[Stored items]
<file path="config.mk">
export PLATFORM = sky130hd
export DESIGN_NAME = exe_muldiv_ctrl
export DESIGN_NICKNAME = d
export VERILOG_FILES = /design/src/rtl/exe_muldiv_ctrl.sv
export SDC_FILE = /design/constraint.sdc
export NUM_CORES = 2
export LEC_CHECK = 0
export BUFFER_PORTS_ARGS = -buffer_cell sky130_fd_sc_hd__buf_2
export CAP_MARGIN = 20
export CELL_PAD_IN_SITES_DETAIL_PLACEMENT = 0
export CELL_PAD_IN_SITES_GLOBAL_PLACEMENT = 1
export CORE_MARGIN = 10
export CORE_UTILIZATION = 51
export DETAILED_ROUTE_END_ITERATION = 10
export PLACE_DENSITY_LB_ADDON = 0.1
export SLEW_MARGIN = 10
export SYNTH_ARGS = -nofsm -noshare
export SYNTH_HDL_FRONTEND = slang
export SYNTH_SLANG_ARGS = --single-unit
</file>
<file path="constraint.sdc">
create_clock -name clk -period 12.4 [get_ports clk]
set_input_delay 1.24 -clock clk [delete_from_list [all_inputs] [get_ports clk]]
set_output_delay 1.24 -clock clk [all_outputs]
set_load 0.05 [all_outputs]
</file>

---

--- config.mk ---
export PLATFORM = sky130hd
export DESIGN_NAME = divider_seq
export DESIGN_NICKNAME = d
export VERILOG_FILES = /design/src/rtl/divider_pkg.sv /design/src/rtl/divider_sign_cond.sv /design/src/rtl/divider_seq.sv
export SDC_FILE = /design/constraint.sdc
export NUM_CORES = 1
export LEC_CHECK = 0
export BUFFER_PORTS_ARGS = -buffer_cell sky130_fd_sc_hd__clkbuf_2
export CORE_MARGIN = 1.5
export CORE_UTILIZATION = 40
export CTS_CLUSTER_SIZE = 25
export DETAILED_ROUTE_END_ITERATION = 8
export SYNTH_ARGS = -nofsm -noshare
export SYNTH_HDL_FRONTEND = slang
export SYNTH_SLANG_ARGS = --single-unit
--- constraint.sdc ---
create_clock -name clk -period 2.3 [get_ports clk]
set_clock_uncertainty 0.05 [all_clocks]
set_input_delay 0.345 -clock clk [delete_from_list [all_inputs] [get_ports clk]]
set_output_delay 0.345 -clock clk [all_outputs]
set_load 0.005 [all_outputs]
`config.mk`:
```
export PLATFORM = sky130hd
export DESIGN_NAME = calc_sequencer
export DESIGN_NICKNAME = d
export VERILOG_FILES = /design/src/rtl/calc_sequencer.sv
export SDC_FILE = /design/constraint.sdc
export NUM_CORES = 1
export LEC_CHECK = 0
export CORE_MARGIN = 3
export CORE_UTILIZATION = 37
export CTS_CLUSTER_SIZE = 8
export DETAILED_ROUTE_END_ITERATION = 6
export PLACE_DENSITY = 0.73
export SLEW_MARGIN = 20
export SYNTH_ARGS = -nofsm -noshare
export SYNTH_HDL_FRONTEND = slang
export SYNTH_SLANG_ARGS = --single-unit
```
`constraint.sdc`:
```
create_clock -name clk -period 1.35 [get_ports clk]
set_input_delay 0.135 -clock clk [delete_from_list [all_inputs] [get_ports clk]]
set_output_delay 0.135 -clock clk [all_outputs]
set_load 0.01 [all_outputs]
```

◆ WHAT TO WORK ON ◆
Say how many lines in the records contain the string "period", and say nothing else.

◆ EXERCISE ANSWER ◆
3